2. Description of the Related Art
In offset lithography, a printable image is present on a printing member as a pattern of ink-accepting (oleophilic) and ink-rejecting (oleophobic) surface areas. Once applied to these areas, ink can be efficiently transferred to a recording medium in the imagewise pattern with substantial fidelity. Dry printing systems utilize printing members whose ink-rejecting portions are sufficiently phobic to ink as to permit its direct application. Ink applied uniformly to the printing member is transferred to the recording medium only in the imagewise pattern. Typically, the printing member first makes contact with a compliant intermediate surface called a blanket cylinder which, in turn, applies the image to the paper or other recording medium. In typical sheet-fed press systems, the recording medium is pinned to an impression cylinder, which brings it into contact with the blanket cylinder.
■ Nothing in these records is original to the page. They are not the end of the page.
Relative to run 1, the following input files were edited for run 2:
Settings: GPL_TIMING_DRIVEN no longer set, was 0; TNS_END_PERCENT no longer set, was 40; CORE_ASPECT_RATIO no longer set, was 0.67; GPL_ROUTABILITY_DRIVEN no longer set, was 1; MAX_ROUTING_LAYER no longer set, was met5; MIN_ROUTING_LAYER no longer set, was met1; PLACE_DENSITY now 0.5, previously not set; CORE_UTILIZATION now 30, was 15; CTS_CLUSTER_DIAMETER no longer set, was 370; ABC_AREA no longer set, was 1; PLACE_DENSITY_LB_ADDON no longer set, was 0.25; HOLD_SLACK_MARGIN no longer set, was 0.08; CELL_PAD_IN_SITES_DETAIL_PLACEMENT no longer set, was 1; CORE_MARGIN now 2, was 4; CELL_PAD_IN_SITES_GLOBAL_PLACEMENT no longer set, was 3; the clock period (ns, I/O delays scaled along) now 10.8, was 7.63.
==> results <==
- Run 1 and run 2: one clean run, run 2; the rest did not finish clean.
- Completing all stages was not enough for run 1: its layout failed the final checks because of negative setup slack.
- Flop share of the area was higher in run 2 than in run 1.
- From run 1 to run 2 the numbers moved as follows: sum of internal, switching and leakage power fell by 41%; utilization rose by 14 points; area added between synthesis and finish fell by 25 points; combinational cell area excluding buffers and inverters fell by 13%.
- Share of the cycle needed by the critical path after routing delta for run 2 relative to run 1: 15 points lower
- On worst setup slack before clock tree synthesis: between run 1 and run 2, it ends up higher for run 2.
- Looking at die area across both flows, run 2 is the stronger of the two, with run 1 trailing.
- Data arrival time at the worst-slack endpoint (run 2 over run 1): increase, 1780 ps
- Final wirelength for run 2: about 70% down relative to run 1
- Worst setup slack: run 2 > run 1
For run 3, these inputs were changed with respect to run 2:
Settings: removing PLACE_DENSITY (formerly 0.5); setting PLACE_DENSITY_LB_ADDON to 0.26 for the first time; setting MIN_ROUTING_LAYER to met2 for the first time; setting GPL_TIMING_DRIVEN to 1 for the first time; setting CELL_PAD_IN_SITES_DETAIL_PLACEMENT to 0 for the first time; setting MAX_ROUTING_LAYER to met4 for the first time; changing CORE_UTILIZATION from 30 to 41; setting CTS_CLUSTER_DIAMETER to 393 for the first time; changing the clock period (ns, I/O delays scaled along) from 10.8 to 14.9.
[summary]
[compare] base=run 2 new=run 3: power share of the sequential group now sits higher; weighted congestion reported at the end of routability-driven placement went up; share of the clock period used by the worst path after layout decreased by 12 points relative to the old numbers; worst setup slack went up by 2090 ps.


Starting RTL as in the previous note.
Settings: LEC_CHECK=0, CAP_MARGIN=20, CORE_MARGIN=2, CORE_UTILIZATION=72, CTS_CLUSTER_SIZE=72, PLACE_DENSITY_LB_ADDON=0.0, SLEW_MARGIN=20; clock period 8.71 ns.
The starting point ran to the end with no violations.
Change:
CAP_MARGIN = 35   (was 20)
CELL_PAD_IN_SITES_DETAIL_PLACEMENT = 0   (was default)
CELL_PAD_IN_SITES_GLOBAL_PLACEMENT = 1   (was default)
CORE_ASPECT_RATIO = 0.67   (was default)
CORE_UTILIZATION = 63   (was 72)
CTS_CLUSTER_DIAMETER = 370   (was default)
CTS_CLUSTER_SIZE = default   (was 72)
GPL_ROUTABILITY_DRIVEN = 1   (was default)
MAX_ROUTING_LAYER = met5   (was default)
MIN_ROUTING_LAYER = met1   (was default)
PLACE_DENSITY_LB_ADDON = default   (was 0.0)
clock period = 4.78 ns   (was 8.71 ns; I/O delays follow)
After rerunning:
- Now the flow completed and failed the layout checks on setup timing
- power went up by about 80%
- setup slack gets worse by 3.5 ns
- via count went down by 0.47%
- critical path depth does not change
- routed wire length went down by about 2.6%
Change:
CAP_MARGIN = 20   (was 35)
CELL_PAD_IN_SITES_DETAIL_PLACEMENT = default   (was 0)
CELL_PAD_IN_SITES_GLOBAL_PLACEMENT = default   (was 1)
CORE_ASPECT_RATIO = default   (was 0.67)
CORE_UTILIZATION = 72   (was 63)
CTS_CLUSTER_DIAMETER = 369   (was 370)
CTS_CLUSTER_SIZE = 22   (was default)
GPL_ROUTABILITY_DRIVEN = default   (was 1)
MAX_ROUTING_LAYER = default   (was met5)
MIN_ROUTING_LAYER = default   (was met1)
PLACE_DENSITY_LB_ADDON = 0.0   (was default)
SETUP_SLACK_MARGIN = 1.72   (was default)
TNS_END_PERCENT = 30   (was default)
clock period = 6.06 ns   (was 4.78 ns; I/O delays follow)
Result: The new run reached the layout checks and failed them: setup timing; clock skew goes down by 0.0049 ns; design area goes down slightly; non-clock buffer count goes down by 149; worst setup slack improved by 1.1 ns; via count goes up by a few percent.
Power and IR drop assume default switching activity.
// top
module top (
    input  logic clk,
    input  logic rst,
    input  logic load,
    input  logic [2:0] load_rgb,
    output logic _48b
);
    logic [5:0] pixel;
    logic load_sreg, transmit_pixel, shift;
    logic ws_out;
    logic [7:0] red_data, green_data, blue_data;
    logic [23:0] shift_reg;
    logic [23:0] div_counter;
    logic tick;
    always_ff @(posedge clk) begin
        if (rst) begin
            div_counter <= 0;
            tick <= 1'b0;
        end else if (div_counter == 24'd29_999) begin  
            div_counter <= 0;
            tick <= 1'b1;
        end else begin
            div_counter <= div_counter + 1;
            tick <= 1'b0;
        end
    end
    logic [63:0] red_grid, green_grid, blue_grid;
    localparam [63:0] RED_INIT   = 64'b11100000_00000000_00000000_00000000_00000000_00000000_00000000_00000000;  
    localparam [63:0] GREEN_INIT = 64'b00000000_00011100_00000000_00000000_00000000_00000000_00000000_00000000;  
    localparam [63:0] BLUE_INIT  = 64'b00000000_00000000_00000111_00000000_00000000_00000000_00000000_00000000;  
    game_of_life #(.INIT_GRID(RED_INIT))   u_red_gol   (.clk(clk), .rst(rst), .tick(tick), .load(load), .load_bit(load_rgb[2]), .grid_out(red_grid));
    game_of_life #(.INIT_GRID(GREEN_INIT)) u_green_gol (.clk(clk), .rst(rst), .tick(tick), .load(load), .load_bit(load_rgb[1]), .grid_out(green_grid));
    game_of_life #(.INIT_GRID(BLUE_INIT))  u_blue_gol  (.clk(clk), .rst(rst), .tick(tick), .load(load), .load_bit(load_rgb[0]), .grid_out(blue_grid));
    always_comb begin
        red_data   = {8{red_grid[pixel]}};
        green_data = {8{green_grid[pixel]}};
        blue_data  = {8{blue_grid[pixel]}};
    end
    controller u_ctrl (
        .clk(clk),
        .rst(rst),
        .load_sreg(load_sreg),
        .transmit_pixel(transmit_pixel),
        .pixel(pixel),
        .frame()
    );
    ws2812b u_ws (
        .clk(clk),
        .rst(rst),
        .serial_in(shift_reg[23]),
        .transmit(transmit_pixel),
        .ws2812b_out(ws_out),
        .shift(shift)
    );
    always_ff @(posedge clk) begin
        if (load_sreg)
  ...
Settings: LEC_CHECK=0, ABC_AREA=1, CAP_MARGIN=30, CORE_MARGIN=2, CORE_UTILIZATION=72, CTS_CLUSTER_SIZE=14, PLACE_DENSITY_LB_ADDON=0.23, SETUP_SLACK_MARGIN=-0.38, SLEW_MARGIN=20; clock period 6.1 ns.
run.sh (not shown) runs the stock make flow with config.mk's settings and CLKGATE_MAP_FILE=.
Edit:
ABC_AREA = unset   (was 1)
CAP_MARGIN = 20   (was 30)
CTS_CLUSTER_SIZE = 10   (was 14)
SETUP_SLACK_MARGIN = 1.23   (was -0.38)
clock period = 4.19 ns   (was 6.1 ns; I/O delays follow)
=> The changed run stopped in 5_1_grt on GRT-0232. Area after synthesis shrinks by about 1.2%. Synthesized cell count shrinks by 9.7%. Die area shrinks by about 1.2%.
Edit:
CORE_UTILIZATION = 45   (was 72)
CTS_CLUSTER_SIZE = unset   (was 10)
PLACE_DENSITY_LB_ADDON = unset   (was 0.23)
SETUP_SLACK_MARGIN = unset   (was 1.23)
clock period = 4.08 ns   (was 4.19 ns; I/O delays follow)
Now the flow finished with timing, DRC and antenna clean.
Area after synthesis is unchanged.
Die size grows by well over a third.
Synthesized cell count is unchanged.
Edit:
CORE_UTILIZATION = 40   (was 45)
GPL_TIMING_DRIVEN = 0   (was unset)
MAX_ROUTING_LAYER = met4   (was unset)
TNS_END_PERCENT = 75   (was unset)
clock period = 10.0 ns   (was 4.08 ns; I/O delays follow)
After rerunning: The new run passed the timing, design-rule and antenna checks. Die size goes up by roughly a tenth. Cell area drops slightly. Combinational power goes down by well over a third.

* * *

== run A ==
The RTL this note starts from:
==> flow/design.v <==
module ws2812b(
    input logic clk, 
    input logic rst,
    input logic serial_in, 
    input logic transmit, 
    output logic ws2812b_out, 
    output logic shift
);
    localparam IDLE = 1'b0;
    localparam TRANSMITTING = 1'b1;
    localparam T0_CYCLE_COUNT = 4'd5;
    localparam T1_CYCLE_COUNT = 4'd10;
    localparam MAX_CYCLE_COUNT = 4'd15;
    logic state;
    logic [3:0] cycle_count;
    logic bit_being_sent;
    always_ff @(posedge clk) begin
        if (rst) begin
            state <= IDLE;
            cycle_count <= 4'd0;
            bit_being_sent <= 1'b0;
        end
        else begin
        unique case (state)
            IDLE:
                if (transmit == 1'b1) begin
                    state <= TRANSMITTING;
                    cycle_count <= 4'd0;
                    bit_being_sent <= serial_in;
                end
            TRANSMITTING:
                if (transmit == 1'b0) begin
                    state <= IDLE;
                end
                else if (cycle_count == MAX_CYCLE_COUNT - 1) begin
                    cycle_count <= 4'd0;
                    bit_being_sent <= serial_in;
                end
                else begin
                    cycle_count <= cycle_count + 1;
                end
        endcase
        end
    end
    always_comb begin
        if (state == TRANSMITTING)
            if (bit_being_sent == 1'b0)
                ws2812b_out = (cycle_count < T0_CYCLE_COUNT);
            else
                ws2812b_out = (cycle_count < T1_CYCLE_COUNT);
        else
            ws2812b_out = 1'b0;
    end
    assign shift = (state == TRANSMITTING) && (cycle_count == 4'd0);
endmodule
module controller (
    input logic clk, 
    input logic rst,
    output logic load_sreg, 
    output logic transmit_pixel, 
    output logic [5:0] pixel, 
    output logic [4:0] frame
);
    localparam TRANSMIT_FRAME       = 1'b0;
    localparam IDLE                 = 1'b1;
    localparam [2:0] READ_CH_VALS   = 3'b001;
    localparam [2:0] LOAD_SREG      = 3'b010;
    localparam [2:0] TRANSMIT_PIXEL = 3'b100;
    localparam [8:0] TRANSMIT_CYCLES    = 9'd360;        
    localparam [19:0] IDLE_CYCLES       = 20'd2000;      
    logic state;
    logic next_state;
    logic [2:0] transmit_phase;
    logic [2:0] next_transmit_phase;
    logic [5:0] pixel_counter;
    logic [4:0] frame_counter;
    logic [8:0] transmit_counter;
    logic [19:0] idle_counter;
    logic transmit_pixel_done;
    logic idle_done;
    assign transmit_pixel_done = (transmit_counter == TRANSMIT_CYCLES - 1);
    assign idle_done = (idle_counter == IDLE_CYCLES - 1);
    always_ff @(posedge clk) begin
        if (rst) begin
            state <= TRANSMIT_FRAME;
            transmit_phase <= READ_CH_VALS;
        end
        else begin
            state <= next_state;
            transmit_phase <= next_transmit_phase;
        end
    end
    always_comb begin
        next_state = 1'bx;
        unique case (state)
            TRANSMIT_FRAME:
                if ((pixel_counter == 6'd63) && (transmit_pixel_done))
                    next_state = IDLE;
                else
                    next_state = TRANSMIT_FRAME;
            IDLE:
                if (idle_done)
                    next_state = TRANSMIT_FRAME;
                else
                    next_state = IDLE;
        endcase
    end
    always_comb begin
        next_transmit_phase = READ_CH_VALS;
        if (state == TRANSMIT_FRAME) begin
            case (transmit_phase)
                READ_CH_VALS:
                    next_transmit_phase = LOAD_SREG;
                LOAD_SREG:
                    next_transmit_phase = TRANSMIT_PIXEL;
                TRANSMIT_PIXEL:
                    next_transmit_phase = transmit_pixel_done ? READ_CH_VALS : TRANSMIT_PIXEL;
            endcase
        end
    end
    always_ff @(posedge clk) begin
        if (rst) begin
            pixel_counter <= 6'd0;
        end
        else if ((state == TRANSMIT_FRAME) && transmit_pixel_done) begin
            pixel_counter <= pixel_counter + 1;
        end
    end
    always_ff @(posedge clk) begin
        if (rst) begin
            frame_counter <= 5'd0;
        end
        else if (idle_done) begin
            frame_counter <= frame_counter + 1;
        end
    end
    always_ff @(posedge clk) begin
        if (rst) begin
            transmit_counter <= 9'd0;
        end
        else if (transmit_phase == TRANSMIT_PIXEL) begin
            transmit_counter <= transmit_counter + 1;
        end
        else begin
            transmit_counter <= 9'd0;
        end
    end
    always_ff @(posedge clk) begin
        if (rst) begin
            idle_counter <= 20'd0;
        end
        else if (state == IDLE) begin
            idle_counter <= idle_counter + 1;
        end
        else begin
            idle_counter <= 20'd0;
        end
    end
    assign pixel = pixel_counter;
    assign frame = frame_counter;
    assign load_sreg = (transmit_phase == LOAD_SREG);
    assign transmit_pixel = (transmit_phase == TRANSMIT_PIXEL);
endmodule
module game_of_life #(
    parameter [63:0] INIT_GRID = 64'hFFFF_FFFF_FFFF_FFFF
)(
    input  logic clk,
    input  logic rst,
    input  logic tick,          
    input  logic load,          
    input  logic load_bit,
    output logic [63:0] grid_out
);
    logic [63:0] grid;
    logic [63:0] next_grid;
    logic [63:0] north, south, east, west;
    logic [63:0] ne, nw, se, sw;
    logic [3:0] neighbors [63:0];
    integer i;
    always_comb begin
        for (i = 0; i < 64; i = i + 1) begin
            north[i] = grid[(((i / 8) + 1) % 8) * 8 + (i % 8)];
            south[i] = grid[(((i / 8) + 7) % 8) * 8 + (i % 8)];
            east[i]  = grid[(i / 8) * 8 + ((i % 8) + 1) % 8];
            west[i]  = grid[(i / 8) * 8 + ((i % 8) + 7) % 8];
            ne[i]    = grid[(((i / 8) + 1) % 8) * 8 + ((i % 8) + 1) % 8];
            nw[i]    = grid[(((i / 8) + 1) % 8) * 8 + ((i % 8) + 7) % 8];
            se[i]    = grid[(((i / 8) + 7) % 8) * 8 + ((i % 8) + 1) % 8];
            sw[i]    = grid[(((i / 8) + 7) % 8) * 8 + ((i % 8) + 7) % 8];
        end
        for (i = 0; i < 64; i = i + 1) begin
            neighbors[i] = north[i] + south[i] + east[i] + west[i] +
                           ne[i] + nw[i] + se[i] + sw[i];
        end
        for (i = 0; i < 64; i = i + 1) begin
            if (grid[i])
                next_grid[i] = (neighbors[i] == 2 || neighbors[i] == 3);
            else
                next_grid[i] = (neighbors[i] == 3);
        end
    end
    always_ff @(posedge clk) begin
        if (rst)
            grid <= INIT_GRID;
        else if (load)
            grid <= {load_bit, grid[63:1]};
        else if (tick)
            grid <= next_grid;
    end
    assign grid_out = grid;
endmodule
module top (
    input  logic clk,
    input  logic rst,
    input  logic load,
    input  logic [2:0] load_rgb,
    output logic _48b
);
    logic [5:0] pixel;
    logic load_sreg, transmit_pixel, shift;
    logic ws_out;
    logic [7:0] red_data, green_data, blue_data;
    logic [23:0] shift_reg;
    logic [23:0] div_counter;
    logic tick;
    always_ff @(posedge clk) begin
        if (rst) begin
            div_counter <= 0;
            tick <= 1'b0;
        end else if (div_counter == 24'd29_999) begin  
            div_counter <= 0;
            tick <= 1'b1;
        end else begin
            div_counter <= div_counter + 1;
            tick <= 1'b0;
        end
    end
    logic [63:0] red_grid, green_grid, blue_grid;
    localparam [63:0] RED_INIT   = 64'b11100000_00000000_00000000_00000000_00000000_00000000_00000000_00000000;  
    localparam [63:0] GREEN_INIT = 64'b00000000_00011100_00000000_00000000_00000000_00000000_00000000_00000000;  
    localparam [63:0] BLUE_INIT  = 64'b00000000_00000000_00000111_00000000_00000000_00000000_00000000_00000000;  
    game_of_life #(.INIT_GRID(RED_INIT))   u_red_gol   (.clk(clk), .rst(rst), .tick(tick), .load(load), .load_bit(load_rgb[2]), .grid_out(red_grid));
    game_of_life #(.INIT_GRID(GREEN_INIT)) u_green_gol (.clk(clk), .rst(rst), .tick(tick), .load(load), .load_bit(load_rgb[1]), .grid_out(green_grid));
    game_of_life #(.INIT_GRID(BLUE_INIT))  u_blue_gol  (.clk(clk), .rst(rst), .tick(tick), .load(load), .load_bit(load_rgb[0]), .grid_out(blue_grid));
    always_comb begin
        red_data   = {8{red_grid[pixel]}};
        green_data = {8{green_grid[pixel]}};
        blue_data  = {8{blue_grid[pixel]}};
    end
    controller u_ctrl (
        .clk(clk),
        .rst(rst),
        .load_sreg(load_sreg),
        .transmit_pixel(transmit_pixel),
        .pixel(pixel),
        .frame()
    );
    ws2812b u_ws (
        .clk(clk),
        .rst(rst),
        .serial_in(shift_reg[23]),
        .transmit(transmit_pixel),
        .ws2812b_out(ws_out),
        .shift(shift)
    );
    always_ff @(posedge clk) begin
        if (load_sreg)
            shift_reg <= {green_data, red_data, blue_data};  
        else if (shift)
            shift_reg <= {shift_reg[22:0], 1'b0};
    end
    assign _48b = ws_out;
endmodule
clock: 4.08 ns
lec_check: 0
cap_margin: 20
core_margin: 2
core_utilization: 47
slew_margin: 20
The following lists how run B was set up differently from run A:
# run A
export LEC_CHECK = 0
export CAP_MARGIN = 20
export CORE_MARGIN = 2
export CORE_UTILIZATION = 47
export SLEW_MARGIN = 20
create_clock -name core_clock -period 4.08 [get_ports {clk}]
# run B
export LEC_CHECK = 0
export CAP_MARGIN = 20
export CORE_MARGIN = 2
export CORE_UTILIZATION = 72
export SETUP_SLACK_MARGIN = 1.07
export SLEW_MARGIN = 20
create_clock -name core_clock -period 4.19 [get_ports {clk}]
==> comparison <==
- Compared with run A, run B shows a synthesis-to-layout area growth that is 13 points higher.
- Compared with run A, in run B average vias per placed instance now sits higher, combinational fraction of design power now sits higher, count of clock-net buffers in the final layout now sits lower.
- Looking at worst ir drop on vdd, run B sits 0.000029 V below run A.
- The net load switching power of run B is lower than that of run A.
- Run A leaves less setup margin than run B.
- u_red_gol.grid[53] as the termination of the worst setup path was reported by run A, and u_blue_gol.grid[16] by run B.
- Relative to run A, the leakage dissipation measured on run B has increased by a little under 10%.
- Relative to run A, the met1 wire length measured on run B has decreased by a few percent.
- On total power: between run A and run B, it ends up higher for run A.
- Worst-case hold slack delta (run B − run A): favourable
## Diff of input files: run C against run B
# run B
export LEC_CHECK = 0
export CAP_MARGIN = 20
export CORE_MARGIN = 2
export CORE_UTILIZATION = 72
export SETUP_SLACK_MARGIN = 1.07
export SLEW_MARGIN = 20
create_clock -name core_clock -period 4.19 [get_ports {clk}]
# run C
export LEC_CHECK = 0
export ABC_AREA = 1
export CAP_MARGIN = 20
export CORE_MARGIN = 2
export CORE_UTILIZATION = 72
export CTS_CLUSTER_SIZE = 10
export PLACE_DENSITY = 0.37
export SETUP_SLACK_MARGIN = -0.25
export SLEW_MARGIN = 20
export TNS_END_PERCENT = 5
create_clock -name core_clock -period 2.41 [get_ports {clk}]
==> comparison <==
Nothing crashed in run C and all stages finished; the problem is that the final layout failed, the offending checks being negative setup slack. Summary of the comparison: clock power is higher in run C, relative to run B. [compare] base=run B new=run C: via count now larger; layout-stage area growth over the synthesis result fell by 3.1 points; total power after layout went up; maximum single-stage delay on the critical path picked up an extra 0.07 ns. The utilization of run C falls short of that of run B by 2.8 points. Relative to run B, count of clock-buffer cells in the layout has increased by 12% in run C. Area of the placeable core came out higher on run C than on run B.
Edits applied to the flow inputs when going from run C to run D:
# run C
export LEC_CHECK = 0
export ABC_AREA = 1
export CAP_MARGIN = 20
export CORE_MARGIN = 2
export CORE_UTILIZATION = 72
export CTS_CLUSTER_SIZE = 10
export PLACE_DENSITY = 0.37
export SETUP_SLACK_MARGIN = -0.25
export SLEW_MARGIN = 20
export TNS_END_PERCENT = 5
create_clock -name core_clock -period 2.41 [get_ports {clk}]
# run D
export LEC_CHECK = 0
export CAP_MARGIN = 20
export CORE_MARGIN = 2
export CORE_UTILIZATION = 45
export HOLD_SLACK_MARGIN = 0.27
export SETUP_SLACK_MARGIN = 1.69
export SLEW_MARGIN = 20
create_clock -name core_clock -period 10.0 [get_ports {clk}]
### Flow results
Run D: PASS, flow complete, no timing, DRC or antenna violations. Clock power is lower on run D. Looking only at post-layout total power, and setting everything else aside, the lower value of run D and run C goes to run D. Run D vs run C — number of distinct standard cells referenced by the synthesized netlist rose 15. Of run D and run C, the run reporting the higher global routing usage on met2 was run C. Run D reports its top contributor to total power as clock while run C reports combinational logic. The clock slew at the register clock pins of the worst setup and hold paths of run C and that of run D are within noise of each other. Design area went down by more than 10% going from run C to run D. Per the comparison of run D with run C, number of buffers and inverters on the critical path fell 3; wire length -12%; weighted congestion at the end of routability-driven global placement went down.
Power figures rest on the tool's default switching activity, not on a simulated workload.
In a wet lithographic system, the non-image areas are hydrophilic, and the necessary ink-repellency is provided by an initial application of a dampening (or "fountain") solution to the plate prior to inking. The ink-abhesive fountain solution prevents ink from adhering to the non-image areas, but does not affect the oleophilic character of the image areas.
To circumvent the cumbersome photographic development, plate-mounting and plate-registration operations that typify traditional printing technologies, practitioners have developed electronic alternatives that store the imagewise pattern in digital form and impress the pattern directly onto the plate. Plate-imaging devices amenable to computer control include various forms of lasers. For example, U.S. Pat. Nos. 5,351,617 and 5,385,092 (the entire disclosures of which are hereby incorporated by reference) describe an ablative recording system that uses low-power laser discharges to remove, in an imagewise pattern, one or more layers of a lithographic printing blank, thereby creating a ready-to-ink printing member without the need for photographic development. In accordance with those systems, laser output is guided from the diode to the printing surface and focused onto that surface (or, desirably, onto the layer most susceptible to laser ablation, which will generally lie beneath the surface layer).
U.S. Ser. Nos. 08/700,287 and 08/756,267, the entire disclosures of which are hereby incorporated by reference, describe a variety of lithographic plate configurations for use with such imaging apparatus. In general, the plate constructions include an inorganic layer (i.e., a metal, combination of metals, or a metal/non-metal compound) situated on an organic polymeric layer. The inorganic layer ablates in response to imaging (e.g., infrared, or "IR") radiation. In one approach, the inorganic layer represents the topmost surface of the plate and accepts fountain solution, while the underlying polymeric layer accepts ink. In another approach, the inorganic layer serves only a radiation-absorption (rather than a lithographic) function, with the underlying layer accepting ink and an overlying layer either rejecting ink or accepting fountain solution. Ablation of the inorganic layer by an imaging pulse generally weakens the topmost layer as well, and this, combined with disruption of its anchorage (due to disappearance of the ablated inorganic layer), renders the topmost layer easily removable in a post-imaging cleaning step. With either of these two approaches, application of an imaging pulse to a point on the plate ultimately creates an image spot having an affinity for ink or an ink-abhesive fluid differing from that of unexposed areas, the pattern of such spots forming a lithographic plate image.
These types of plates can pose manufacturing challenges, as well as performance limitations, owing to the abrupt transition between an inorganic layer and an organic, polymeric layer. The divergent physical and chemical characteristics of such distinct layers can compromise their anchorage to one another--a critical performance requirement--as well as the durability of the inorganic layer. For example, because inorganic and organic materials typically have very different coefficients of thermal expansion and elastic moduli, even perfectly adhered inorganic layers may undergo failure (e.g., fracturing) due to temperature variations or the stress of plate manipulation and use. The different responses of two adjacent layers to an external condition can easily cause damage that would not occur in either layer by itself.
To improve interlayer anchorage, polymeric layers may be selected (or applied as intermediate coatings) based on chemical compatibility with inorganic material. A polymeric layer may also be pretreated (e.g., through plasma exposure) to modify the surface for greater interfacial compatibility with a subsequently applied inorganic layer. These approaches, however, have limited utility in addressing the effects of transition between fundamentally different materials.